(Stored data)
## config.mk

```make
export PLATFORM = sky130hd
export DESIGN_NAME = mem_stream_sequencer
export DESIGN_NICKNAME = d
export VERILOG_FILES = /design/src/rtl/mem_seq_pkg.sv /design/src/rtl/mem_seq_prio_pick.sv /design/src/rtl/mem_stream_sequencer.sv
export SDC_FILE = /design/constraint.sdc
export NUM_CORES = 1
export LEC_CHECK = 0
export CORE_MARGIN = 2
export CORE_UTILIZATION = 31
export CTS_BUF_LIST = sky130_fd_sc_hd__clkbuf_8
export CTS_CLUSTER_SIZE = 14
export DETAILED_ROUTE_END_ITERATION = 12
export PLACE_DENSITY = 0.53
export SKIP_LAST_GASP = 1
export SYNTH_ARGS = -nofsm -noshare
export SYNTH_HDL_FRONTEND = slang
export SYNTH_SLANG_ARGS = --single-unit
```

## constraint.sdc

```tcl
create_clock -name clk -period 6.9 [get_ports clk]
set_input_delay 1.38 -clock clk [delete_from_list [all_inputs] [get_ports clk]]
set_output_delay 1.38 -clock clk [all_outputs]
set_load 0.05 [all_outputs]
```

## src/rtl/mem_seq_pkg.sv

```systemverilog
// Shared types, defaults and helpers for the memory stream sequencer.
// Optional feature macro used by the top: MEM_SEQ_ROUND_ROBIN_EN.
package mem_seq_pkg;

    typedef enum logic [1:0] {
        ST_IDLE = 2'd0,
        ST_SCAN = 2'd1,
        ST_READ = 2'd2,
        ST_DONE = 2'd3
    } state_e;

    localparam int DEF_NCH = 12;
    localparam int DEF_AW  = 6;

    // Widest one-hot vector the encoder helper accepts; NCH must not exceed this.
    localparam int OH_MAX = 64;

    function automatic int unsigned clamp_count(input int unsigned n, input int unsigned lim);
        return (n > lim) ? lim : n;
    endfunction

    function automatic int unsigned onehot_to_bin(input logic [OH_MAX-1:0] oh);
        int unsigned idx;
        idx = 0;
        for (int i = 0; i < OH_MAX; i++) begin
            if (oh[i]) begin
                idx = idx | unsigned'(i);
            end
        end
        return idx;
    endfunction

endpackage

```

## src/rtl/mem_seq_prio_pick.sv

```systemverilog
// Combinational rotated priority pick: first set bit of pending at or above base, wrapping.
module mem_seq_prio_pick
    import mem_seq_pkg::*;
#(
    parameter  int NCH = DEF_NCH,
    localparam int SW  = $clog2(NCH)
) (
    input  logic [NCH-1:0] pending,
    input  logic [SW-1:0]  base,
    output logic           any,
    output logic [SW-1:0]  idx,
    output logic [NCH-1:0] onehot
);

    // Walk the blocks starting at base and keep the first pending one found.
    always_comb begin
        int j;
        j      = 0;
        onehot = '0;
        any    = 1'b0;
        for (int k = 0; k < NCH; k++) begin
            j = (int'(base) + k) % NCH;
            if (!any && pending[j]) begin
                onehot[j] = 1'b1;
                any       = 1'b1;
            end
        end
    end

    assign idx = SW'(onehot_to_bin(OH_MAX'(onehot)));

endmodule

```

## src/rtl/mem_stream_sequencer.sv

```systemverilog
// Snapshot per-block occupancy on start, then stream one read address per entry
// of every non-empty block in priority order under valid/ready; pulse done at the end.
// Optional feature macro: MEM_SEQ_ROUND_ROBIN_EN (rotating start block between passes).
module mem_stream_sequencer
    import mem_seq_pkg::*;
#(
    parameter  int NCH = DEF_NCH,
    parameter  int AW  = DEF_AW,
    localparam int SW  = $clog2(NCH),
    localparam int CW  = AW + 1
) (
    input  logic              clk,
    input  logic              reset,
    input  logic              start,
    input  logic [NCH-1:0]    has_dat,
    input  logic [NCH*CW-1:0] nent,
    input  logic              rd_ready,
    output logic              rd_valid,
    output logic [SW-1:0]     rd_sel,
    output logic [NCH-1:0]    rd_sel_oh,
    output logic [AW-1:0]     rd_addr,
    output logic              rd_last,
    output logic              busy,
    output logic              done
);

    localparam int unsigned MAX_ENT = 32'd1 << AW;

    state_e          state_q, state_d;
    logic [NCH-1:0]  pending_q, pending_d;
    logic [CW-1:0]   cnt_q [NCH];
    logic [CW-1:0]   cnt_d [NCH];
    logic            rd_valid_q, rd_valid_d;
    logic [SW-1:0]   rd_sel_q, rd_sel_d;
    logic [NCH-1:0]  rd_sel_oh_q, rd_sel_oh_d;
    logic [AW-1:0]   rd_addr_q, rd_addr_d;
    logic            rd_last_q, rd_last_d;
    logic            busy_q, busy_d;
    logic            done_q, done_d;

    logic [SW-1:0]   rr_base;
    logic            pick_any;
    logic [SW-1:0]   pick_idx;
    logic [NCH-1:0]  pick_oh;
    logic [CW-1:0]   cur_cnt;
    logic [CW-1:0]   pick_cnt;

    assign cur_cnt  = cnt_q[rd_sel_q];
    assign pick_cnt = cnt_q[pick_idx];

    mem_seq_prio_pick #(.NCH(NCH)) u_pick (
        .pending (pending_q),
        .base    (rr_base),
        .any     (pick_any),
        .idx     (pick_idx),
        .onehot  (pick_oh)
    );

`ifdef MEM_SEQ_ROUND_ROBIN_EN
    logic [SW-1:0] rr_base_q, rr_base_d;
    logic [SW-1:0] first_q, first_d;
    logic          served_q, served_d;

    assign rr_base = rr_base_q;

    // Remember the first block serviced in a pass and rotate the base past it at the end.
    always_comb begin
        rr_base_d = rr_base_q;
        first_d   = first_q;
        served_d  = served_q;
        if (state_q == ST_IDLE && start) begin
            served_d = 1'b0;
        end
        if (state_q == ST_SCAN && pick_any && !served_q) begin
            first_d  = pick_idx;
            served_d = 1'b1;
        end
        if (state_q == ST_DONE && served_q) begin
            rr_base_d = (first_q == SW'(NCH - 1)) ? '0 : first_q + SW'(1);
        end
    end

    // Round-robin bookkeeping registers.
    always_ff @(posedge clk) begin
        if (reset) begin
            rr_base_q <= '0;
            first_q   <= '0;
            served_q  <= 1'b0;
        end else begin
            rr_base_q <= rr_base_d;
            first_q   <= first_d;
            served_q  <= served_d;
        end
    end
`else
    assign rr_base = '0;
`endif

    // Next-state logic for the pass FSM and its registered outputs.
    always_comb begin
        state_d     = state_q;
        pending_d   = pending_q;
        cnt_d       = cnt_q;
        rd_valid_d  = rd_valid_q;
        rd_sel_d    = rd_sel_q;
        rd_sel_oh_d = rd_sel_oh_q;
        rd_addr_d   = rd_addr_q;
        rd_last_d   = rd_last_q;
        case (state_q)
            ST_IDLE: begin
                if (start) begin
                    for (int i = 0; i < NCH; i++) begin
                        pending_d[i] = has_dat[i] & (nent[i*CW +: CW] != '0);
                        cnt_d[i]     = CW'(clamp_count(32'(nent[i*CW +: CW]), MAX_ENT));
                    end
                    state_d = ST_SCAN;
                end
            end
            ST_SCAN: begin
                if (pick_any) begin
                    state_d     = ST_READ;
                    rd_valid_d  = 1'b1;
                    rd_sel_d    = pick_idx;
                    rd_sel_oh_d = pick_oh;
                    rd_addr_d   = '0;
                    rd_last_d   = (pick_cnt == CW'(1));
                end else begin
                    state_d = ST_DONE;
                end
            end
            ST_READ: begin
                if (rd_ready) begin
                    if (rd_last_q) begin
                        pending_d[rd_sel_q] = 1'b0;
                        state_d     = ST_SCAN;
                        rd_valid_d  = 1'b0;
                        rd_sel_d    = '0;
                        rd_sel_oh_d = '0;
                        rd_addr_d   = '0;
                        rd_last_d   = 1'b0;
                    end else begin
                        rd_addr_d = rd_addr_q + AW'(1);
                        rd_last_d = (({1'b0, rd_addr_q} + CW'(2)) == cur_cnt);
                    end
                end
            end
            ST_DONE: begin
                state_d = ST_IDLE;
            end
            default: begin
                state_d = ST_IDLE;
            end
        endcase
        busy_d = (state_d != ST_IDLE);
        done_d = (state_d == ST_DONE);
    end

    // State and output registers with synchronous reset.
    always_ff @(posedge clk) begin
        if (reset) begin
            state_q     <= ST_IDLE;
            pending_q   <= '0;
            cnt_q       <= '{default: '0};
            rd_valid_q  <= 1'b0;
            rd_sel_q    <= '0;
            rd_sel_oh_q <= '0;
            rd_addr_q   <= '0;
            rd_last_q   <= 1'b0;
            busy_q      <= 1'b0;
            done_q      <= 1'b0;
        end else begin
            state_q     <= state_d;
            pending_q   <= pending_d;
            cnt_q       <= cnt_d;
            rd_valid_q  <= rd_valid_d;
            rd_sel_q    <= rd_sel_d;
            rd_sel_oh_q <= rd_sel_oh_d;
            rd_addr_q   <= rd_addr_d;
            rd_last_q   <= rd_last_d;
            busy_q      <= busy_d;
            done_q      <= done_d;
        end
    end

    assign rd_valid  = rd_valid_q;
    assign rd_sel    = rd_sel_q;
    assign rd_sel_oh = rd_sel_oh_q;
    assign rd_addr   = rd_addr_q;
    assign rd_last   = rd_last_q;
    assign busy      = busy_q;
    assign done      = done_q;

endmodule
```

==> impl_results.md <==
* Status: finished, final reports clean
* Asr flop ratio synth at 0%
* CP bufs+invs at 1
* CP Depth at 1
* Initial DRT Pass Iterations at 7
* Finish-stage setup viols at 0
* CP peak stage delay at 0.93 ns
* Max-slew headroom at 21.9%
* Worst r2r dst: rd_last
* Postcts setup bufs at 0
* Post-DP Area at 0.00781 sq mm
* # resized after CTS at 0
* Startpoint Class: flop
* Die ar. at 0.0218 sq mm
* Final WS setup at 3.34 ns
* Worst Path Arrival at 2.18 ns
* Drt initial violations at 499
* Cts hold-fix bufs at 0
* Largest net degree at the start of global routing at 107
* CTS H-Tree Depth at 4
* PwrDens at 219 mW/mm^2
* Final slew viol count at 0
* Vias per inst at 5.26
* Die width at 148 um
* Synth Instances at 736
* Final hold slack at 0.437 ns
* Number of global-route vias before repair at 5551
* Crit path to: rd_sel[0]
* Total gr overflow at 0
* Ranking of synthesized cells by area: dfxtp_1 (39%), nand3b_1 (8.9%), nand2_1 (7.8%)
* Sink Count at 124
* Critical path class: flop to output pin
* Total CTS buffers at 17
* Worst Setup SP: rd_sel[0]
* Root buffer cell: clkbuf_8
* RSZ-0062 raised after global routing: false
* Fin. Hold Viols at 0
* Core area at 0.0202 sq mm
* Worst slew pin tran at 1.17 ns
* Non-Filler Instances at 1120
* Post-Place Setup Slack at 3.47 ns
* Setup TNS at 0 ns
* Clock buffer depth at 2
* Post-synth top area share at 38.8%
* Inserted Diodes at 0
* Commonest cells post-synth: nand2_1 (133), dfxtp_1 (124), a21oi_1 (93)
* R2R depth at 7
* Skew-Pair Late Insertion Delay at 0.45 ns
* Reg-to-reg startpoint: pending_q[0]
* Reg clk slew, reported paths at 0.07 ns
* Hold path start: rd_sel_oh[3]
* Worst Path Max Fanout at 11
* YS warnings at 0
* Post-synth EDFFs at 0
* Fillers at 2086
* Final core occ at 40.4%
* Row count at 52
* Sequential fraction of the synthesis area at 38.8%
* Synth Area in Compound Gates at 14.2%
* Layout Skew at 0.0101 ns
* Critical-path cell list: clkdlybuf4s50_1
* Simple-gate area share of the yosys netlist at 29.8%
* Flops & latches, synth at 124
* Period minus WS final at 3.56 ns
* Top Ports at 126
* Initial Util at 31.6%
* Reg area at 0.00248 sq mm
* Count leader, synth: nand2_1
* Fmax achieved at 281 MHz
* Layout cell share with drive strength beyond 1 at 9.29%
* Synth cell types at 55
* CP max-delay cell: clkdlybuf4s50_1
* CP endpoint kind: output pin
* Period utilisation layout at 51.6%
* Reg2reg setup slack at 3.98 ns
* Syn_area_per_cell at 8.70 sq um
* Worst vdd ir at 0.0894 mV
* Largest family of logic cells by synthesized area: simple AND/OR/NAND/NOR gates
* Chip Height at 148 um
* GRT Total Usage at 18.8%
* Hold Path Class: flop to flop
* Initial antenna violation count at 0
* Final WL at 20.0 mm
* WL/cell at 17.8 um
* Wire length of the first global-routing pass at 31.9 mm
* Vias post-DR at 5889
* ANT nets after route at 0
* Critical path required time at 5.52 ns
* Cell family with most CP delay: buffers and inverters
* CTS tree: yes
* Multi-input gate area at 0.00369 sq mm
* DRC viols at 0
* Adder-Cell Fraction of Synth Area at 0.391%
* Synth Net Count at 838
* Total power at 1.79 mW
* Post-route cell area at 0.00818 sq mm
* Dpl hpwl at 14.6 mm
* Synth Cell Area at 0.00640 sq mm
* Area leader, netlist: dfxtp_1
* Mux contribution to synthesized area at 11.2%
* Synthesis-to-layout area growth at 27.8%
* Nets@finish at 940
* Placed Cells incl. Taps at 1089
* GPL Wtd Cong at 0.849
* Post-Synth XOR/XNOR Area at 1.92%
* LEAKAGE at 2.68 nW
* Top FF cell, synth: dfxtp_1
* IO buf count at 125
* Maxcap violations at 0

▸ EXERCISE REQUIREMENTS: Lines from the one containing "0.00818 sq mm" through the final line of the entries are the only ones to print, and each must match exactly.

▸ REPLY:
* Post-route cell area at 0.00818 sq mm
* Dpl hpwl at 14.6 mm
* Synth Cell Area at 0.00640 sq mm
* Area leader, netlist: dfxtp_1
* Mux contribution to synthesized area at 11.2%
* Synthesis-to-layout area growth at 27.8%
* Nets@finish at 940
* Placed Cells incl. Taps at 1089
* GPL Wtd Cong at 0.849
* Post-Synth XOR/XNOR Area at 1.92%
* LEAKAGE at 2.68 nW
* Top FF cell, synth: dfxtp_1
* IO buf count at 125
* Maxcap violations at 0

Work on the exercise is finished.